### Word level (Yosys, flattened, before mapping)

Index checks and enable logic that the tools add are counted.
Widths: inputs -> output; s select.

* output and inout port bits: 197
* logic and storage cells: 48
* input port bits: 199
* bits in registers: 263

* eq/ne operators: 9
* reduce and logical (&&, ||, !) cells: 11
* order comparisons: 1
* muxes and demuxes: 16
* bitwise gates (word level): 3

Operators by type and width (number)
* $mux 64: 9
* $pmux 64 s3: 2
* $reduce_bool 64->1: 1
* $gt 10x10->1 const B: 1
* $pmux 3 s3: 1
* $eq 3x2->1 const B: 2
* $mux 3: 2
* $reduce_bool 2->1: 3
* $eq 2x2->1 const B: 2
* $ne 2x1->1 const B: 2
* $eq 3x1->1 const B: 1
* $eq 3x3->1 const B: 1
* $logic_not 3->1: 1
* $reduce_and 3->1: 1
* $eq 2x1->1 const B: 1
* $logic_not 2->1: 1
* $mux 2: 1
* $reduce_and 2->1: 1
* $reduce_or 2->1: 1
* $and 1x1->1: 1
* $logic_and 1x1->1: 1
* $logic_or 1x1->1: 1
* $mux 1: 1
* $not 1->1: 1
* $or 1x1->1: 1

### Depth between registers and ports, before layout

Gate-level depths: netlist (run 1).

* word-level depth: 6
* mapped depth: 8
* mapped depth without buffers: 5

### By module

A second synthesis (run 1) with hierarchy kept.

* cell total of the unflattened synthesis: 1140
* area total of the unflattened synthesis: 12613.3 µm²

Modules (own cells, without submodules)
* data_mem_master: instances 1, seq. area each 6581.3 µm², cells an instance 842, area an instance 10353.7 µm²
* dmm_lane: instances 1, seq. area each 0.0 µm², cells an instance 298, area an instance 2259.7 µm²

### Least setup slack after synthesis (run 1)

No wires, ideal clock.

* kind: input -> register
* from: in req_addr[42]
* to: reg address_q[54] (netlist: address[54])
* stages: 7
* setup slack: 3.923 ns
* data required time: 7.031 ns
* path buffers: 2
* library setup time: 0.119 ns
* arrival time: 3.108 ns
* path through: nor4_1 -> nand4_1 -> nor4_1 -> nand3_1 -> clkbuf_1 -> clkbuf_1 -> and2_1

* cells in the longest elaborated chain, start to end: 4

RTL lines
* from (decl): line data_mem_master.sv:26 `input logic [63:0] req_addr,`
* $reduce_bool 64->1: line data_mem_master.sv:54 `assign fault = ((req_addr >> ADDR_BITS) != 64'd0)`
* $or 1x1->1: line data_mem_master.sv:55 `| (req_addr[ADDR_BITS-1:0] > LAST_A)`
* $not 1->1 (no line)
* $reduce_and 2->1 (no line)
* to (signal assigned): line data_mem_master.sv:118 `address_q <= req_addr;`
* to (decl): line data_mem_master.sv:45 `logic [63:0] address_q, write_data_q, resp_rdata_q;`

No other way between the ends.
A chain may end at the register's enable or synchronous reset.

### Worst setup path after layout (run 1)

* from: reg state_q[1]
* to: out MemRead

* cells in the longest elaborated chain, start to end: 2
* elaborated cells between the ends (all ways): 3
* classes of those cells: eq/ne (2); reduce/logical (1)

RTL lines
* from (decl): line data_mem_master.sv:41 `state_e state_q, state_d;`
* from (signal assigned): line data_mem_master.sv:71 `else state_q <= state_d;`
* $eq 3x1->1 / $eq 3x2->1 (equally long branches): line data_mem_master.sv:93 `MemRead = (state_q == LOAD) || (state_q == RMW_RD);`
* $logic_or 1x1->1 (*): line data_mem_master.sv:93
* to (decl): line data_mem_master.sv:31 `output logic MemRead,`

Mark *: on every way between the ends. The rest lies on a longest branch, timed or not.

#### Your goal
The material above is to be reproduced exactly as written.

#### Solution to the problem
### Word level (Yosys, flattened, before mapping)

Index checks and enable logic that the tools add are counted.
Widths: inputs -> output; s select.

* output and inout port bits: 197
* logic and storage cells: 48
* input port bits: 199
* bits in registers: 263

* eq/ne operators: 9
* reduce and logical (&&, ||, !) cells: 11
* order comparisons: 1
* muxes and demuxes: 16
* bitwise gates (word level): 3

Operators by type and width (number)
* $mux 64: 9
* $pmux 64 s3: 2
* $reduce_bool 64->1: 1
* $gt 10x10->1 const B: 1
* $pmux 3 s3: 1
* $eq 3x2->1 const B: 2
* $mux 3: 2
* $reduce_bool 2->1: 3
* $eq 2x2->1 const B: 2
* $ne 2x1->1 const B: 2
* $eq 3x1->1 const B: 1
* $eq 3x3->1 const B: 1
* $logic_not 3->1: 1
* $reduce_and 3->1: 1
* $eq 2x1->1 const B: 1
* $logic_not 2->1: 1
* $mux 2: 1
* $reduce_and 2->1: 1
* $reduce_or 2->1: 1
* $and 1x1->1: 1
* $logic_and 1x1->1: 1
* $logic_or 1x1->1: 1
* $mux 1: 1
* $not 1->1: 1
* $or 1x1->1: 1

### Depth between registers and ports, before layout

Gate-level depths: netlist (run 1).

* word-level depth: 6
* mapped depth: 8
* mapped depth without buffers: 5

### By module

A second synthesis (run 1) with hierarchy kept.

* cell total of the unflattened synthesis: 1140
* area total of the unflattened synthesis: 12613.3 µm²

Modules (own cells, without submodules)
* data_mem_master: instances 1, seq. area each 6581.3 µm², cells an instance 842, area an instance 10353.7 µm²
* dmm_lane: instances 1, seq. area each 0.0 µm², cells an instance 298, area an instance 2259.7 µm²

### Least setup slack after synthesis (run 1)

No wires, ideal clock.

* kind: input -> register
* from: in req_addr[42]
* to: reg address_q[54] (netlist: address[54])
* stages: 7
* setup slack: 3.923 ns
* data required time: 7.031 ns
* path buffers: 2
* library setup time: 0.119 ns
* arrival time: 3.108 ns
* path through: nor4_1 -> nand4_1 -> nor4_1 -> nand3_1 -> clkbuf_1 -> clkbuf_1 -> and2_1

* cells in the longest elaborated chain, start to end: 4

RTL lines
* from (decl): line data_mem_master.sv:26 `input logic [63:0] req_addr,`
* $reduce_bool 64->1: line data_mem_master.sv:54 `assign fault = ((req_addr >> ADDR_BITS) != 64'd0)`
* $or 1x1->1: line data_mem_master.sv:55 `| (req_addr[ADDR_BITS-1:0] > LAST_A)`
* $not 1->1 (no line)
* $reduce_and 2->1 (no line)
* to (signal assigned): line data_mem_master.sv:118 `address_q <= req_addr;`
* to (decl): line data_mem_master.sv:45 `logic [63:0] address_q, write_data_q, resp_rdata_q;`

No other way between the ends.
A chain may end at the register's enable or synchronous reset.

### Worst setup path after layout (run 1)

* from: reg state_q[1]
* to: out MemRead

* cells in the longest elaborated chain, start to end: 2
* elaborated cells between the ends (all ways): 3
* classes of those cells: eq/ne (2); reduce/logical (1)

RTL lines
* from (decl): line data_mem_master.sv:41 `state_e state_q, state_d;`
* from (signal assigned): line data_mem_master.sv:71 `else state_q <= state_d;`
* $eq 3x1->1 / $eq 3x2->1 (equally long branches): line data_mem_master.sv:93 `MemRead = (state_q == LOAD) || (state_q == RMW_RD);`
* $logic_or 1x1->1 (*): line data_mem_master.sv:93
* to (decl): line data_mem_master.sv:31 `output logic MemRead,`

Mark *: on every way between the ends. The rest lies on a longest branch, timed or not.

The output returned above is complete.